Determinación de la estereoquímica de telepamida y enigmazol C mediante cálculos computacionales, reacciones de cicloisomerización de 1, 5-eninos catalizadas por indio (III), y síntesis total de ircinialactama J
- Millán, Ramón
- José Pérez Sestelo Codirector/a
- Jaime Rodríguez Codirector/a
Universidad de defensa: Universidade da Coruña
Fecha de defensa: 22 de abril de 2022
- Juan Ramón Granja Guillán Presidente/a
- José Luis Vicario Hernando Secretario/a
- Esther del Olmo Fernández Vocal
Tipo: Tesis
Resumen
This PhD Thesis presents the research work based on the use of computational methods for structural determination of organic compounds, the use of synthetic methodology by catalysis and the total synthesis of a marine natural product.

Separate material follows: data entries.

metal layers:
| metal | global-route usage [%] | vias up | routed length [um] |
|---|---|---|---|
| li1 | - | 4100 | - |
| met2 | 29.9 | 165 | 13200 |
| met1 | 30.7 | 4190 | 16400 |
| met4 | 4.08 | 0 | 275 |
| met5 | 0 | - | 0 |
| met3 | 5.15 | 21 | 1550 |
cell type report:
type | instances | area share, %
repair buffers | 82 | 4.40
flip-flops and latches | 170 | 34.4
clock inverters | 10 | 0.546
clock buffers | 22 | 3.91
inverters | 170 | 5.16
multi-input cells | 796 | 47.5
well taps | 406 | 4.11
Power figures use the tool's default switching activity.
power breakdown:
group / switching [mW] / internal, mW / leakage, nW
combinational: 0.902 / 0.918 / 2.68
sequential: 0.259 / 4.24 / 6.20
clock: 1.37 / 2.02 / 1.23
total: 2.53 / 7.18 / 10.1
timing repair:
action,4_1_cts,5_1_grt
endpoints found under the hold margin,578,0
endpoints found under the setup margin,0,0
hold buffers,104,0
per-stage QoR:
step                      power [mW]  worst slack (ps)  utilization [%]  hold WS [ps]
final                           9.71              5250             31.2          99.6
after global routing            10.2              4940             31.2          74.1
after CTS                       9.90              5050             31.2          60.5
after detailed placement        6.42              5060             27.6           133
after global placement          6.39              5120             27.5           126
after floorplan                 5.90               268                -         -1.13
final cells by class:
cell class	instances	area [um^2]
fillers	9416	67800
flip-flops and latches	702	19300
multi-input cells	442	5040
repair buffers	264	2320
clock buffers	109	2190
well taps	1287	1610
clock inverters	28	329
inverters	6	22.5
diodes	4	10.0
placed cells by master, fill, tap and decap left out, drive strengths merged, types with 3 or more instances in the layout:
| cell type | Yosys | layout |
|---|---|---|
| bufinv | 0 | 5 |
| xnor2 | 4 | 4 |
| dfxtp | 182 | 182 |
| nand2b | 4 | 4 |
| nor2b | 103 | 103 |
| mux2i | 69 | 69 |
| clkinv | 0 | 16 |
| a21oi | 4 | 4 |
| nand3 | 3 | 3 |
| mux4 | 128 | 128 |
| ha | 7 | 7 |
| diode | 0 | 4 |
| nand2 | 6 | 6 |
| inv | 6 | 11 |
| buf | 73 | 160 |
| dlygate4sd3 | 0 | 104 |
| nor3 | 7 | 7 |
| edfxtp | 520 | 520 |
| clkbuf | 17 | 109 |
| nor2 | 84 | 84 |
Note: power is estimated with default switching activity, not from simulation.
[src/rtl/imem_port_arbiter.sv]
// Shares the single-port instruction memory between the fetch stage (reads) and the
// program loader (writes). Fetch has priority in RUN; the loader owns the port in LOAD.
module imem_port_arbiter #(
    parameter int unsigned ADDR_WIDTH = 16,
    parameter int unsigned DATA_WIDTH = 16,
    parameter int unsigned MAX_WAIT   = 8,
    parameter int unsigned CNT_WIDTH  = 16
) (
    input  logic                  clk,
    input  logic                  rst,
    input  logic                  fetch_req,
    input  logic [ADDR_WIDTH-1:0] fetch_addr,
    output logic                  fetch_gnt,
    output logic                  fetch_valid,
    output logic [DATA_WIDTH-1:0] fetch_data,
    input  logic                  ld_req,
    input  logic [ADDR_WIDTH-1:0] ld_addr,
    input  logic [DATA_WIDTH-1:0] ld_wdata,
    output logic                  ld_gnt,
    input  logic                  load_mode,
    output logic                  busy_load,
    output logic [CNT_WIDTH-1:0]  ld_count,
    output logic                  mem_en,
    output logic                  mem_we,
    output logic [ADDR_WIDTH-1:0] mem_addr,
    output logic [DATA_WIDTH-1:0] mem_wdata,
    input  logic [DATA_WIDTH-1:0] mem_rdata
);

    localparam int unsigned WAIT_W = $clog2(MAX_WAIT + 1);

    typedef enum logic [1:0] {
        ST_RUN,
        ST_LOAD,
        ST_FLUSH
    } state_t;

    state_t              state;
    state_t              next_state;
    logic [WAIT_W-1:0]   wait_cnt;
    logic                forced;

    // Byte addresses are halved to word addresses, so bit 0 never reaches the macro.
    logic unused_addr_lsb;
    assign unused_addr_lsb = fetch_addr[0] ^ ld_addr[0];

    assign forced     = (wait_cnt == WAIT_W'(MAX_WAIT));
    assign fetch_data = mem_rdata;

    // Grant arbitration: nothing is granted during reset or FLUSH.
    always_comb begin
        fetch_gnt = 1'b0;
        ld_gnt    = 1'b0;
        if (!rst) begin
            case (state)
                ST_RUN: begin
                    if (forced && ld_req) begin
                        ld_gnt = 1'b1;
                    end else if (fetch_req) begin
                        fetch_gnt = 1'b1;
                    end else begin
                        ld_gnt = ld_req;
                    end
                end
                ST_LOAD: ld_gnt = ld_req;
                default: ;
            endcase
        end
    end

    // Memory port mux driven by whichever requester holds the grant.
    always_comb begin
        mem_en    = fetch_gnt | ld_gnt;
        mem_we    = ld_gnt;
        mem_addr  = '0;
        mem_wdata = '0;
        if (ld_gnt) begin
            mem_addr  = {1'b0, ld_addr[ADDR_WIDTH-1:1]};
            mem_wdata = ld_wdata;
        end else if (fetch_gnt) begin
            mem_addr  = {1'b0, fetch_addr[ADDR_WIDTH-1:1]};
        end
    end

    always_comb begin
        next_state = state;
        case (state)
            ST_RUN:   if (load_mode) next_state = ST_LOAD;
            ST_LOAD:  if (!load_mode) next_state = ST_FLUSH;
            ST_FLUSH: next_state = load_mode ? ST_LOAD : ST_RUN;
            default:  next_state = ST_RUN;
        endcase
    end

    always_ff @(posedge clk) begin
        if (rst) begin
            state       <= ST_RUN;
            wait_cnt    <= '0;
            fetch_valid <= 1'b0;
            ld_count    <= '0;
            busy_load   <= 1'b0;
        end else begin
            state       <= next_state;
            fetch_valid <= fetch_gnt;
            busy_load   <= (next_state != ST_RUN);

            // Starvation counter only runs while staying in RUN; it saturates via the forced grant.
            if (state == ST_RUN && next_state == ST_RUN) begin
                if (ld_gnt || !ld_req) begin
                    wait_cnt <= '0;
                end else if (!forced) begin
                    wait_cnt <= wait_cnt + WAIT_W'(1);
                end
            end else begin
                wait_cnt <= '0;
            end

            if (next_state == ST_LOAD && state != ST_LOAD) begin
                ld_count <= '0;
            end else if (state == ST_LOAD && ld_gnt) begin
                ld_count <= ld_count + CNT_WIDTH'(1);
            end
        end
    end

endmodule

In chapter I, the stereochemistry of natural products thelepamide and enigmazole C is studied by computational calculations using DFT methods; the stereochemistry of thelepamide is revised and its absolute configuration is confirmed. The absolute configuration of enigmazole C is also determined using computational methods and configurational analysis based on coupling constants (JBCA). Chapter II studies the catalytic activity of halides and salts of indium(III) in cycloisomerization reactions of functionalized aryl 1,5-enynes. The double cyclization reaction takes place in a cascade way with 6-endo-dig regioselectivity, achieving the formation of new carbon-carbon and carbon-oxygen bonds, allowing access to new polycyclic structures. Chapter III describes the first total synthesis of ircinialactam J, a natural product isolated from the sponge Ircinia felix, with remarkable antiviral activity. The synthesis, based on a convergent strategy, also enables to confirm the proposed structure and allows access to interesting derivatives.